Untuk mengatasi problem tersebut, maka perlu adanya alternatif obat yang lebih kondusif dan tentunya sanggup dipakai untuk mengendalikan penyakit akhir jamur Saprolegnia sp. Salah satu alternatif yang sanggup dipakai yaitu dengan memanfaatkan tumbuhan tradisional yang bersifat anti jamur. Selain bersifat anti jamur, tumbuhan tersebut juga gampang diperoleh dan gampang dipakai pada aktivitas pencegahan dan penanganan penyakit ikan.
Salah satu tumbuhan tradisional yang berpotensi sanggup mengobati penyakit akhir jamur Saprolegnia sp. ialah daun sirih (Piper betle L). Daun sirih diketahui mempunyai kandungan zat yang bersifat anti jamur. Hal ini dikatakan oleh Widarto (1990) dalam Sugianti (2005) bahwa daun sirih mengandung minyak atsiri yang bersifat menghambat pertumbuhan mikroba dan jamur. Kemudian berdasarkan Darwis (1991) dalam Sugianti (2005) komposisi minyak atsiri terdiri dari senyawa fenol, turunan fenol propenil (sampai 60 %). Komponen utamanya eugenol (sampai 42,5 %), karvakrol, chavikol, kavibetol, alilpirokatekol, kavibetol asetat, alilpirokatekol asetat, sinoel, estragol, eugenol, metil eter, p-simen, karyofilen, kadinen, dan senyawa seskuiterpen.

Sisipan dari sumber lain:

This design comes from an exercise in tuning for small area, a short achievable clock period and few clock cycles per item on the open sky130 flow, not from production work. Where RTL was checked, it was by simulation tests only, not by an equivalence proof against the original.

Setup of run 3:
==> flow/design.v <==
module cordic #(parameter WIDTH = 32, ITER = 16)(
    input clk,
    input rst,
    input start,
    input mode,  
    input signed [WIDTH-1:0] x_in,
    input signed [WIDTH-1:0] y_in,
    input signed [WIDTH-1:0] z_in,
    output signed [WIDTH-1:0] x_out,
    output signed [WIDTH-1:0] y_out,
    output signed [WIDTH-1:0] z_out,
    output reg done
);
    localparam signed [WIDTH-1:0] K = 32'sd19898;   
    reg signed [WIDTH-1:0] x, y, z;
    reg [3:0] ix, iy;
    reg busy;
    reg mode_r;        
    function signed [WIDTH-1:0] atan_table;
        input [3:0] idx;
        case (idx)
            4'd0:  atan_table = 32'sd25736;
            4'd1:  atan_table = 32'sd15192;
            4'd2:  atan_table = 32'sd8027;
            4'd3:  atan_table = 32'sd4074;
            4'd4:  atan_table = 32'sd2045;
            4'd5:  atan_table = 32'sd1023;
            4'd6:  atan_table = 32'sd511;
            4'd7:  atan_table = 32'sd256;
            4'd8:  atan_table = 32'sd128;
            4'd9:  atan_table = 32'sd64;
            4'd10: atan_table = 32'sd32;
            4'd11: atan_table = 32'sd16;
            4'd12: atan_table = 32'sd8;
            4'd13: atan_table = 32'sd4;
            4'd14: atan_table = 32'sd2;
            default: atan_table = 32'sd1;
        endcase
    endfunction
    function [WIDTH-1:0] addsub;
        input [WIDTH-1:0] a;
        input [WIDTH-1:0] b;
        input sub;
        reg [WIDTH-1:0] bb, p, g, pp, gg, pn, gn;
        begin
            bb = b ^ {WIDTH{sub}};
            p = a ^ bb;
            g = a & bb;
            g[0] = g[0] | (p[0] & sub);
            gg = g; pp = p; gn = g; pn = p;
                gn[1] = gg[1] | (pp[1] & gg[0]); pn[1] = pp[1] & pp[0];
                gn[3] = gg[3] | (pp[3] & gg[2]); pn[3] = pp[3] & pp[2];
                gn[5] = gg[5] | (pp[5] & gg[4]); pn[5] = pp[5] & pp[4];
                gn[7] = gg[7] | (pp[7] & gg[6]); pn[7] = pp[7] & pp[6];
                gn[9] = gg[9] | (pp[9] & gg[8]); pn[9] = pp[9] & pp[8];
                gn[11] = gg[11] | (pp[11] & gg[10]); pn[11] = pp[11] & pp[10];
                gn[13] = gg[13] | (pp[13] & gg[12]); pn[13] = pp[13] & pp[12];
                gn[15] = gg[15] | (pp[15] & gg[14]); pn[15] = pp[15] & pp[14];
                gn[17] = gg[17] | (pp[17] & gg[16]); pn[17] = pp[17] & pp[16];
                gn[19] = gg[19] | (pp[19] & gg[18]); pn[19] = pp[19] & pp[18];
                gn[21] = gg[21] | (pp[21] & gg[20]); pn[21] = pp[21] & pp[20];
                gn[23] = gg[23] | (pp[23] & gg[22]); pn[23] = pp[23] & pp[22];
                gn[25] = gg[25] | (pp[25] & gg[24]); pn[25] = pp[25] & pp[24];
                gn[27] = gg[27] | (pp[27] & gg[26]); pn[27] = pp[27] & pp[26];
                gn[29] = gg[29] | (pp[29] & gg[28]); pn[29] = pp[29] & pp[28];
                gn[31] = gg[31] | (pp[31] & gg[30]); pn[31] = pp[31] & pp[30];
                gg = gn; pp = pn;
                gn[3] = gg[3] | (pp[3] & gg[1]); pn[3] = pp[3] & pp[1];
                gn[7] = gg[7] | (pp[7] & gg[5]); pn[7] = pp[7] & pp[5];
                gn[11] = gg[11] | (pp[11] & gg[9]); pn[11] = pp[11] & pp[9];
                gn[15] = gg[15] | (pp[15] & gg[13]); pn[15] = pp[15] & pp[13];
                gn[19] = gg[19] | (pp[19] & gg[17]); pn[19] = pp[19] & pp[17];
                gn[23] = gg[23] | (pp[23] & gg[21]); pn[23] = pp[23] & pp[21];
                gn[27] = gg[27] | (pp[27] & gg[25]); pn[27] = pp[27] & pp[25];
                gn[31] = gg[31] | (pp[31] & gg[29]); pn[31] = pp[31] & pp[29];
                gg = gn; pp = pn;
                gn[7] = gg[7] | (pp[7] & gg[3]); pn[7] = pp[7] & pp[3];
                gn[15] = gg[15] | (pp[15] & gg[11]); pn[15] = pp[15] & pp[11];
                gn[23] = gg[23] | (pp[23] & gg[19]); pn[23] = pp[23] & pp[19];
                gn[31] = gg[31] | (pp[31] & gg[27]); pn[31] = pp[31] & pp[27];
                gg = gn; pp = pn;
                gn[15] = gg[15] | (pp[15] & gg[7]); pn[15] = pp[15] & pp[7];
                gn[31] = gg[31] | (pp[31] & gg[23]); pn[31] = pp[31] & pp[23];
                gg = gn; pp = pn;
                gn[31] = gg[31] | (pp[31] & gg[15]); pn[31] = pp[31] & pp[15];
                gg = gn; pp = pn;
                gn[23] = gg[23] | (pp[23] & gg[15]); pn[23] = pp[23] & pp[15];
                gg = gn; pp = pn;
                gn[11] = gg[11] | (pp[11] & gg[7]); pn[11] = pp[11] & pp[7];
                gn[19] = gg[19] | (pp[19] & gg[15]); pn[19] = pp[19] & pp[15];
                gn[27] = gg[27] | (pp[27] & gg[23]); pn[27] = pp[27] & pp[23];
                gg = gn; pp = pn;
                gn[5] = gg[5] | (pp[5] & gg[3]); pn[5] = pp[5] & pp[3];
                gn[9] = gg[9] | (pp[9] & gg[7]); pn[9] = pp[9] & pp[7];
                gn[13] = gg[13] | (pp[13] & gg[11]); pn[13] = pp[13] & pp[11];
                gn[17] = gg[17] | (pp[17] & gg[15]); pn[17] = pp[17] & pp[15];
                gn[21] = gg[21] | (pp[21] & gg[19]); pn[21] = pp[21] & pp[19];
                gn[25] = gg[25] | (pp[25] & gg[23]); pn[25] = pp[25] & pp[23];
                gn[29] = gg[29] | (pp[29] & gg[27]); pn[29] = pp[29] & pp[27];
                gg = gn; pp = pn;
                gn[2] = gg[2] | (pp[2] & gg[1]); pn[2] = pp[2] & pp[1];
                gn[4] = gg[4] | (pp[4] & gg[3]); pn[4] = pp[4] & pp[3];
                gn[6] = gg[6] | (pp[6] & gg[5]); pn[6] = pp[6] & pp[5];
                gn[8] = gg[8] | (pp[8] & gg[7]); pn[8] = pp[8] & pp[7];
                gn[10] = gg[10] | (pp[10] & gg[9]); pn[10] = pp[10] & pp[9];
                gn[12] = gg[12] | (pp[12] & gg[11]); pn[12] = pp[12] & pp[11];
                gn[14] = gg[14] | (pp[14] & gg[13]); pn[14] = pp[14] & pp[13];
                gn[16] = gg[16] | (pp[16] & gg[15]); pn[16] = pp[16] & pp[15];
                gn[18] = gg[18] | (pp[18] & gg[17]); pn[18] = pp[18] & pp[17];
                gn[20] = gg[20] | (pp[20] & gg[19]); pn[20] = pp[20] & pp[19];
                gn[22] = gg[22] | (pp[22] & gg[21]); pn[22] = pp[22] & pp[21];
                gn[24] = gg[24] | (pp[24] & gg[23]); pn[24] = pp[24] & pp[23];
                gn[26] = gg[26] | (pp[26] & gg[25]); pn[26] = pp[26] & pp[25];
                gn[28] = gg[28] | (pp[28] & gg[27]); pn[28] = pp[28] & pp[27];
                gn[30] = gg[30] | (pp[30] & gg[29]); pn[30] = pp[30] & pp[29];
                gg = gn; pp = pn;
            addsub = p ^ {gg[WIDTH-2:0], sub};
        end
    endfunction
    wire signed [WIDTH-1:0] xs = x >>> ix;
    wire signed [WIDTH-1:0] ys = y >>> iy;
    wire d = mode_r ? y[WIDTH-1] : ~z[WIDTH-1];
    wire signed [WIDTH-1:0] xn = addsub(x, ys, d);
    wire signed [WIDTH-1:0] yn = addsub(y, xs, ~d);
    wire signed [WIDTH-1:0] zn = addsub(z, atan_table(iy), d);
    wire load = start & ~busy;
    always @(posedge clk) begin
        ix <= busy ? ix + 4'd1 : 4'd0;
        iy <= busy ? iy + 4'd1 : 4'd0;
        if (!busy)
            mode_r <= mode;
        if (busy) begin
            x <= xn;
            y <= yn;
            z <= zn;
        end else begin
            x <= mode ? x_in : K;
            y <= mode ? y_in : {WIDTH{1'b0}};
            z <= mode ? {WIDTH{1'b0}} : z_in;
        end
    end
    always @(posedge clk or posedge rst) begin
        if (rst) begin
            busy <= 1'b0;
            done <= 1'b0;
        end else begin
            done <= busy & (ix == ITER - 1);
            if (load)
                busy <= 1'b1;
            else if (ix == ITER - 1) begin
                busy <= 1'b0;
            end
        end
    end
    assign x_out = x;
    assign y_out = y;
    assign z_out = z;
endmodule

Selama ini, sudah banyak penelitian perihal pengobatan penyakit yang disebabkan oleh kuman maupun jamur, memakai ekstrak daun sirih. Akan tetapi kebanyakan pengobatan tersebut diaplikasikan pada penyakit yang menyerang ikan. Belum banyak diaplikasikan pada penyakit yang menyerang telur ikan. Oleh lantaran itu, penulis merasa tertarik untuk melaksanakan penelitian mengenai potensi ekstrak daun sirih sebagai anti jamur Saprolegnia sp. yang diaplikasikan pada telur ikan gurame.